Proteasome inhibition prevents experimentally-induced endothelial dysfunction.

摘要

AIMS: We recently demonstrated that non-toxic inhibition of the proteasome upregulates antioxidative enzymes and leads to an adaptive transcriptional pattern in endothelial cells. We therefore hypothesized that proteasome inhibition could prevent experimentally-induced endothelial dysfunction. As there are conflicting data about the effects of proteasome inhibition on endothelial function, we investigated whether proteasome inhibition could prevent experimentally-induced endothelial dysfunction. MAIN METHODS: Endothelial dysfunction in isolated rat aortic rings was induced by incubation of rings with TNFalpha for 48 h. To study the effects of the inhibition of the proteasome, selected rings were co-treated with proteasome inhibitors. Vasorelaxation and expression of genes involved in endothelial function were evaluated.

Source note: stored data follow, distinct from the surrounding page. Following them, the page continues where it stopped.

## AXIS_FIR_v1_0
module AXIS_FIR_v1_0 # 
    (
        parameter integer C_S_AXIS_TDATA_WIDTH	= 16,
        parameter integer C_M_AXIS_TDATA_WIDTH	= 32,
        parameter integer C_M_AXIS_START_COUNT	= 32
    )
    (
        input wire [3:0] s_axis_tkeep,
        output wire [3:0] m_axis_tkeep,
        input wire  s_axis_aclk,
        input wire  s_axis_aresetn,
        output wire  s_axis_tready,
        input wire [C_S_AXIS_TDATA_WIDTH-1 : 0] s_axis_tdata,
        input wire [(C_S_AXIS_TDATA_WIDTH/8)-1 : 0] s_axis_tstrb,
        input wire  s_axis_tlast,
        input wire  s_axis_tvalid,
        input wire  m_axis_aclk,
        input wire  m_axis_aresetn,
        output wire  m_axis_tvalid,
        output wire [C_M_AXIS_TDATA_WIDTH-1 : 0] m_axis_tdata,
        output wire [(C_M_AXIS_TDATA_WIDTH/8)-1 : 0] m_axis_tstrb,
        output wire  m_axis_tlast,
        input wire  m_axis_tready
    );
Size in the first run: roughly 9500 cells after synthesis, ~72 I/O pins.
Settings: LEC_CHECK=0, ABC_AREA=1, CAP_MARGIN=15, CELL_PAD_IN_SITES_DETAIL_PLACEMENT=1, CELL_PAD_IN_SITES_GLOBAL_PLACEMENT=1, CORE_ASPECT_RATIO=1.33, CORE_MARGIN=9, CORE_UTILIZATION=17, GPL_ROUTABILITY_DRIVEN=0, GPL_TIMING_DRIVEN=1, HOLD_SLACK_MARGIN=0.05, MAX_ROUTING_LAYER=met4, MIN_ROUTING_LAYER=met2, PLACE_DENSITY_LB_ADDON=0.2, SETUP_SLACK_MARGIN=0.71, SLEW_MARGIN=35, TNS_END_PERCENT=65; clock period 6.23 ns.
run.sh (not shown) runs the stock make flow with config.mk's settings and CLKGATE_MAP_FILE=.
Next try:
Settings changed: ABC_AREA 1 to default, CAP_MARGIN 15 to 20, CELL_PAD_IN_SITES_DETAIL_PLACEMENT 1 to default, CORE_ASPECT_RATIO 1.33 to 1.54, GPL_ROUTABILITY_DRIVEN 0 to 1, HOLD_SLACK_MARGIN 0.05 to default, MAX_ROUTING_LAYER met4 to default, MIN_ROUTING_LAYER met2 to default, PLACE_DENSITY_LB_ADDON 0.2 to 0.13, SETUP_SLACK_MARGIN 0.71 to default, SLEW_MARGIN 35 to 20.
Effect: The changed run finished but failed the layout checks on setup timing; global-route usage shrinks by 8.2 points; worst hold slack gains 0.0070 ns; setup slack degrades by 0.65 ns; non-clock buffer count increases by 313; design area is lower by 6.6%; register-to-register slack loses 0.65 ns; flip-flop count is unchanged; synthesized cell count decreases by 23%.
Next try:
Settings changed: CELL_PAD_IN_SITES_GLOBAL_PLACEMENT 1 to default, CORE_ASPECT_RATIO 1.54 to default, CORE_MARGIN 9 to 2, CORE_UTILIZATION 17 to 72, GPL_ROUTABILITY_DRIVEN 1 to default, GPL_TIMING_DRIVEN 1 to default, PLACE_DENSITY_LB_ADDON 0.13 to default, TNS_END_PERCENT 65 to default.
Clock period 6.23 ns to 5.21 ns, I/O delays scaled along.
Outcome: The changed run finished but fails on setup timing. Global-route usage goes up by 27 points. Hold slack loses 0.0057 ns. Count of clock-buffer cells in the layout shrinks by 7. Wire length came out lower by 14%. Utilization increases by 66 points. Worst setup slack is worse by 1.2 ns. Critical path depth rises by 1. Synthesized cell count does not change. Sequential share of layout area increases by 0.19 points.
Next try:
Settings changed: CORE_UTILIZATION 72 to 40.
Clock period 5.21 ns to 8.0 ns, I/O delays scaled along.
What happened: This time the run went through all stages and came out clean. Clock-buffer cell count went up by 5. Die size is higher by 79%. First-iteration DRC count drops by 40%. Via count goes down by 15%.

* * *

v6:
AXIS_FIR_v1_0 again, from the RTL that the note above started with.
Settings: LEC_CHECK=0, CAP_MARGIN=15, CORE_MARGIN=2, CORE_UTILIZATION=72, CTS_CLUSTER_DIAMETER=28, CTS_CLUSTER_SIZE=44, HOLD_SLACK_MARGIN=-0.08, SETUP_SLACK_MARGIN=2.03, SLEW_MARGIN=20; clock period 6.8 ns.
Input-level comparison between v7 and v6:
Settings: a change of SETUP_SLACK_MARGIN from 2.03 to 1.64.
## What came out
- v7: arrival time at the worst endpoint is 0.04 ns higher than what v6 reported.
- When v7 is measured against v6, its number of antenna violations at the first check in global routing turns out 12 lower.
- Comparing v7 and v6, the lower sum of net half-perimeters after detailed placement was measured on v7.
- Setup slack: v7 less than v6
- Compared with v6, critical path depth in v7 increased by a few percent.
- v7 ends up with lower aggregate global-route resource usage than v6 does.
- Higher shortest period the worst path allows goes to v7 over v6.
- Lower post-CTS setup-driven buffer insertion count was reported by v7, not v6.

KEY FINDINGS: Incubation of rat aortic rings with TNFalpha for 48 h led to significant dose-dependent reduction of acetylcholine-induced vasorelaxation. Co-incubation with TNFalpha and the proteasome inhibitor MG132 resulted in dose-dependent improvement of endothelium-dependent vasorelaxation in comparison to rings treated with TNFalpha alone. Levels of eNOS mRNA and protein were reduced despite improved vascular function after treatment with MG132. MG132 markedly suppressed mRNA levels of NADPH oxidase subunits and increased SOD1 expression. Superoxide production was reduced in rings incubated with MG132 in comparison to controls. TNFalpha-induced upregulation of the potent vasoconstrictor endothelin was abolished by MG132. SIGNIFICANCE: Proteasome inhibition prevents TNFalpha-induced vascular dysfunction by reduction of superoxide production and suppression of endothelin levels. The balance between vasoconstriction and vasodilatation is shifted in favour of endothelium-dependent vasodilation.